Your task
Below are the entries. Transcribe exactly the lines from the one with "(src == 2'h2)" through the one with "wire single_ev = master", ends included, and leave out all others.

Data for this exercise
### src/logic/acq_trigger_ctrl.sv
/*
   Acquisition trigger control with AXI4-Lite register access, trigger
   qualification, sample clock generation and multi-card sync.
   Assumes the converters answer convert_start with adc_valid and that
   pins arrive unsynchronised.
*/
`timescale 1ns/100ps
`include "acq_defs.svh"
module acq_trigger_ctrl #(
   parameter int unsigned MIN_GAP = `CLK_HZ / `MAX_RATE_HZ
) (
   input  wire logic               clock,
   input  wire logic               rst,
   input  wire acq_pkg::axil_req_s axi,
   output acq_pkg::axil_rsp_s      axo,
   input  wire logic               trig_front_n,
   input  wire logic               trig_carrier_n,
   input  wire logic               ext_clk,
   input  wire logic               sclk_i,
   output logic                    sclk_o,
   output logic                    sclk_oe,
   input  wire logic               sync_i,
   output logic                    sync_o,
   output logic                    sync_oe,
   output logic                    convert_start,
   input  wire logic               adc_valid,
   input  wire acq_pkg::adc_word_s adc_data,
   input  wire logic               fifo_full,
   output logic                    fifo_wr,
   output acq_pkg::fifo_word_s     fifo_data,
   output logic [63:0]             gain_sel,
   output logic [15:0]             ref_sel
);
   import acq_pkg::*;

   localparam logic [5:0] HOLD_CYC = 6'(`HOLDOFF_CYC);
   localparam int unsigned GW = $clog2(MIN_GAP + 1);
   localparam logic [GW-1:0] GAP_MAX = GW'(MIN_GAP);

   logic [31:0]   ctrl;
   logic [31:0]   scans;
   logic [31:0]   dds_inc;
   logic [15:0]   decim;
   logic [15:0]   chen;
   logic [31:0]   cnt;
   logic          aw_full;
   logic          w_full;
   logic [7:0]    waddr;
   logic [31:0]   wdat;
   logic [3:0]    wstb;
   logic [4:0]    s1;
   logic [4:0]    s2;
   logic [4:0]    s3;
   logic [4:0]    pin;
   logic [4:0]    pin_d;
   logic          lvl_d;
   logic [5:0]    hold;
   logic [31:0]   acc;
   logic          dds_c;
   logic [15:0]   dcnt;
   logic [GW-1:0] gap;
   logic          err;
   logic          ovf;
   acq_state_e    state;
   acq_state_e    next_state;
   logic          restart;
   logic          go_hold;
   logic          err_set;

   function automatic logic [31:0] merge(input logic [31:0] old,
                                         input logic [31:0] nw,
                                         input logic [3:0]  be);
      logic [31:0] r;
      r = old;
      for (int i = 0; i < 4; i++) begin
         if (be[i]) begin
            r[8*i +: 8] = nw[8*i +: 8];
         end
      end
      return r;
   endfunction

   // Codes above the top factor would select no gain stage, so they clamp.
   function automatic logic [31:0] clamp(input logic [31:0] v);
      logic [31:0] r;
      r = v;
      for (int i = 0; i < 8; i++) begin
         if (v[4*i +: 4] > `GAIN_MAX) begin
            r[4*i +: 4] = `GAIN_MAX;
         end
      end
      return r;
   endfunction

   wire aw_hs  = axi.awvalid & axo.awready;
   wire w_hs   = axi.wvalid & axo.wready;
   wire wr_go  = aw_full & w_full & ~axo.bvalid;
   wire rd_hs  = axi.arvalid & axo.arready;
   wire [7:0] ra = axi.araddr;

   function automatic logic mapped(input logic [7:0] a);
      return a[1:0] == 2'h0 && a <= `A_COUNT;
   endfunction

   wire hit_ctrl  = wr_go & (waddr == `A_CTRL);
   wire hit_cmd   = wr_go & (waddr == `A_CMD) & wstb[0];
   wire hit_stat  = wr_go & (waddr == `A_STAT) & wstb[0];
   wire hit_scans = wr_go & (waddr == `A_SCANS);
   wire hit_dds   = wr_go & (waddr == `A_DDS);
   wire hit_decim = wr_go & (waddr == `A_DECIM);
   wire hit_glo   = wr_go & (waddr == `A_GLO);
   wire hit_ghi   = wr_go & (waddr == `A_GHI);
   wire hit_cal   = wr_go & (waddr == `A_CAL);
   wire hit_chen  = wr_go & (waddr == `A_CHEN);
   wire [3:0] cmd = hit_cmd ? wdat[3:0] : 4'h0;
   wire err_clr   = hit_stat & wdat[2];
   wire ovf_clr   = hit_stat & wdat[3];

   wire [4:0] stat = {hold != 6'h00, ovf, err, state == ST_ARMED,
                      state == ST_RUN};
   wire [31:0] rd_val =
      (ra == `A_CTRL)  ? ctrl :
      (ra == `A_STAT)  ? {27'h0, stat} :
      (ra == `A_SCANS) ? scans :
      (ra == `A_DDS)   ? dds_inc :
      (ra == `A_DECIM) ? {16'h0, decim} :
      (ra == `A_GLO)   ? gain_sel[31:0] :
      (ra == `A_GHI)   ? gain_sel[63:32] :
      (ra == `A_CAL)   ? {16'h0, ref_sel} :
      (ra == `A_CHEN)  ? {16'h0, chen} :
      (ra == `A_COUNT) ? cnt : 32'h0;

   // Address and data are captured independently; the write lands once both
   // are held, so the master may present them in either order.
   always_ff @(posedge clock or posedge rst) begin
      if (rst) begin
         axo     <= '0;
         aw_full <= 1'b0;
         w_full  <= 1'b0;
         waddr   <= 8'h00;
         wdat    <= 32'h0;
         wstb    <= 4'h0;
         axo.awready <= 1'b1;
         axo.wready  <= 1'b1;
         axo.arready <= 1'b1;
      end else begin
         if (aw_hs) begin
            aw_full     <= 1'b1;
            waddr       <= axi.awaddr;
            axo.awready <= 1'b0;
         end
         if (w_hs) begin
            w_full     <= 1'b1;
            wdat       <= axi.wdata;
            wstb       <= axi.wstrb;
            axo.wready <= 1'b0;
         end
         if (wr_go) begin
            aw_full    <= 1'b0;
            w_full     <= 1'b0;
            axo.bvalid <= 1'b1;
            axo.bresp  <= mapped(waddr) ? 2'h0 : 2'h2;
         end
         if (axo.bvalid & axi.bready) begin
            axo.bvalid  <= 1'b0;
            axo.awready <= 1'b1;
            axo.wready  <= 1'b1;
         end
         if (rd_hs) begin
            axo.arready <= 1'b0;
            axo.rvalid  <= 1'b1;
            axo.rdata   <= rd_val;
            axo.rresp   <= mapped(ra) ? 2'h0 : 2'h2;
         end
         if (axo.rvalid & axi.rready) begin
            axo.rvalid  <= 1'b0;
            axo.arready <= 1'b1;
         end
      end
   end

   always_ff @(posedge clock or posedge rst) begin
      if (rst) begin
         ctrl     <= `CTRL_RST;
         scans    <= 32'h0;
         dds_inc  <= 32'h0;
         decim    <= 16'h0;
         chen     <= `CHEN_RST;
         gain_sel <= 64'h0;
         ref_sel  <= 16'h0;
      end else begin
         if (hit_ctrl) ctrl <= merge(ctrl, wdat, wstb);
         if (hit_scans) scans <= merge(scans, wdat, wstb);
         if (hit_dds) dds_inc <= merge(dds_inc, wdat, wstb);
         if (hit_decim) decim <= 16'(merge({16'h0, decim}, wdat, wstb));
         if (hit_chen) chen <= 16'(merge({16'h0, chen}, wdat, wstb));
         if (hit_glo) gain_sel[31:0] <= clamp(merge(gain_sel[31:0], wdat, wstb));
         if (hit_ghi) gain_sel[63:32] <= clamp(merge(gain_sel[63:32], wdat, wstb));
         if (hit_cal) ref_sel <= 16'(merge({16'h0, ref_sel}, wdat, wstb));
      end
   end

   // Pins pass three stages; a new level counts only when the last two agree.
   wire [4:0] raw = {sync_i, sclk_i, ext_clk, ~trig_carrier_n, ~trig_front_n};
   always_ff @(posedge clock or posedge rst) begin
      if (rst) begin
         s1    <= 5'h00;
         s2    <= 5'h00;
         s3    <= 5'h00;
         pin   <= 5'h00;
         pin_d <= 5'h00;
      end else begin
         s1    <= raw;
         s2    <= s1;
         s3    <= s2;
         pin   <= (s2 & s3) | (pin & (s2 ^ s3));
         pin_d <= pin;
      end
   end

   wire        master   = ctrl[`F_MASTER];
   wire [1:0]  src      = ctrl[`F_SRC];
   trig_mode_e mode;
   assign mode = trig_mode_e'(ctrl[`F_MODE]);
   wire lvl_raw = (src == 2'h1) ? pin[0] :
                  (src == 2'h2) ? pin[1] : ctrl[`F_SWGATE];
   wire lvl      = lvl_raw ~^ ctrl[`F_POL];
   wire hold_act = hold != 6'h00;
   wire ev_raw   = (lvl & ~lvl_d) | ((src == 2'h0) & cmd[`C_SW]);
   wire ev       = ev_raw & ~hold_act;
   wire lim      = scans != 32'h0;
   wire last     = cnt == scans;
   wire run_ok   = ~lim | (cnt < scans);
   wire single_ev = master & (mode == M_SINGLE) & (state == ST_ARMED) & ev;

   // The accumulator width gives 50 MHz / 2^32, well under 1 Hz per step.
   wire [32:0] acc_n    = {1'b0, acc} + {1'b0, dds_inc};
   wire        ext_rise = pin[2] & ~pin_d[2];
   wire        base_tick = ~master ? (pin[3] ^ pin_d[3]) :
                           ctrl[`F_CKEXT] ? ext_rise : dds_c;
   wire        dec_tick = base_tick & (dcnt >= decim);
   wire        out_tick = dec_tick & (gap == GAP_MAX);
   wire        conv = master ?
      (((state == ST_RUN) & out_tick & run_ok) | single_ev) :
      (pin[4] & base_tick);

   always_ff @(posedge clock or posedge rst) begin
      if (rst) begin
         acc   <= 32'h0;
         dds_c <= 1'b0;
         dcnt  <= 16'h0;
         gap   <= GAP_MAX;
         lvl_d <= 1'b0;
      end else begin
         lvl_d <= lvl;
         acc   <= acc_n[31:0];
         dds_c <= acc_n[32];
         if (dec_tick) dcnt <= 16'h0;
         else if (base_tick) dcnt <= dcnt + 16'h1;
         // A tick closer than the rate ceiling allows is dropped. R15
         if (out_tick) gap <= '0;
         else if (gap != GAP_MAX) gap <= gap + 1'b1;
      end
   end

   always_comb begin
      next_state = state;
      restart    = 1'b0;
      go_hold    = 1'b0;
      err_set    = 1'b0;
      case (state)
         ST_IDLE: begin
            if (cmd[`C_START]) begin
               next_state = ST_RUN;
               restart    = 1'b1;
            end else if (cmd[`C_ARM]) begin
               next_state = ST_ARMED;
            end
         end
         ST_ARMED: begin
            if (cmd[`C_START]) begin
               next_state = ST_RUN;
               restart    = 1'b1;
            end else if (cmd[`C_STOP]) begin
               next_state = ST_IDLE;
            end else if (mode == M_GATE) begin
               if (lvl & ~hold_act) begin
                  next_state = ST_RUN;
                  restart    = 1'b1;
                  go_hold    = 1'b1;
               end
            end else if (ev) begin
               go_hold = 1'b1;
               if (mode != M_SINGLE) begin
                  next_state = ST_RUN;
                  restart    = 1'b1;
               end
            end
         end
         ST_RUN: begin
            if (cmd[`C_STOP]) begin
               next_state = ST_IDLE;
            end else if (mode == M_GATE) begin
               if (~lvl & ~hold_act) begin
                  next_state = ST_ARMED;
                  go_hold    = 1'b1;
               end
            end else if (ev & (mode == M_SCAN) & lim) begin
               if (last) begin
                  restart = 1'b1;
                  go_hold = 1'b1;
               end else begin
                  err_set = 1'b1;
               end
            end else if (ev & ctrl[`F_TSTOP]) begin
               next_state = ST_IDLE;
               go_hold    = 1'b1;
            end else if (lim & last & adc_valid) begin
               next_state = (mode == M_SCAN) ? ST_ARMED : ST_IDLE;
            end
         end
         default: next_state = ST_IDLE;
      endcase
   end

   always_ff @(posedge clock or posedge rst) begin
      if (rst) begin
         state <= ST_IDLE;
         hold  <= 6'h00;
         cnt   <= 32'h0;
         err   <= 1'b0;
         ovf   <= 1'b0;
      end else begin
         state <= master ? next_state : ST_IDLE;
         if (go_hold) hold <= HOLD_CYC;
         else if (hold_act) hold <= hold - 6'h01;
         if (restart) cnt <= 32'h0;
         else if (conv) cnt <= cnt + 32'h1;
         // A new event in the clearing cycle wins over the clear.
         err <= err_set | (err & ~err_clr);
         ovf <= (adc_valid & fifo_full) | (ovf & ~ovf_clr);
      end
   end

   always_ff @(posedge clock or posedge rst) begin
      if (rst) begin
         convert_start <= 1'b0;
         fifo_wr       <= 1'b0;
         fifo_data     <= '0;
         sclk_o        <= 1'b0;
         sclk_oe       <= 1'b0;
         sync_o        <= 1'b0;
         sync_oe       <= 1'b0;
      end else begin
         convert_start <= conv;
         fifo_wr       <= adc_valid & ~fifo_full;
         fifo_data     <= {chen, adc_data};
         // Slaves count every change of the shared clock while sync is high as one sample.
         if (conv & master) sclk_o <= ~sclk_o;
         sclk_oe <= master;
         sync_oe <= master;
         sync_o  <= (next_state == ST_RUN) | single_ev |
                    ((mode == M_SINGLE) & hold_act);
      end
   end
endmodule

Solution to the exercise
                  (src == 2'h2) ? pin[1] : ctrl[`F_SWGATE];
   wire lvl      = lvl_raw ~^ ctrl[`F_POL];
   wire hold_act = hold != 6'h00;
   wire ev_raw   = (lvl & ~lvl_d) | ((src == 2'h0) & cmd[`C_SW]);
   wire ev       = ev_raw & ~hold_act;
   wire lim      = scans != 32'h0;
   wire last     = cnt == scans;
   wire run_ok   = ~lim | (cnt < scans);
   wire single_ev = master & (mode == M_SINGLE) & (state == ST_ARMED) & ev;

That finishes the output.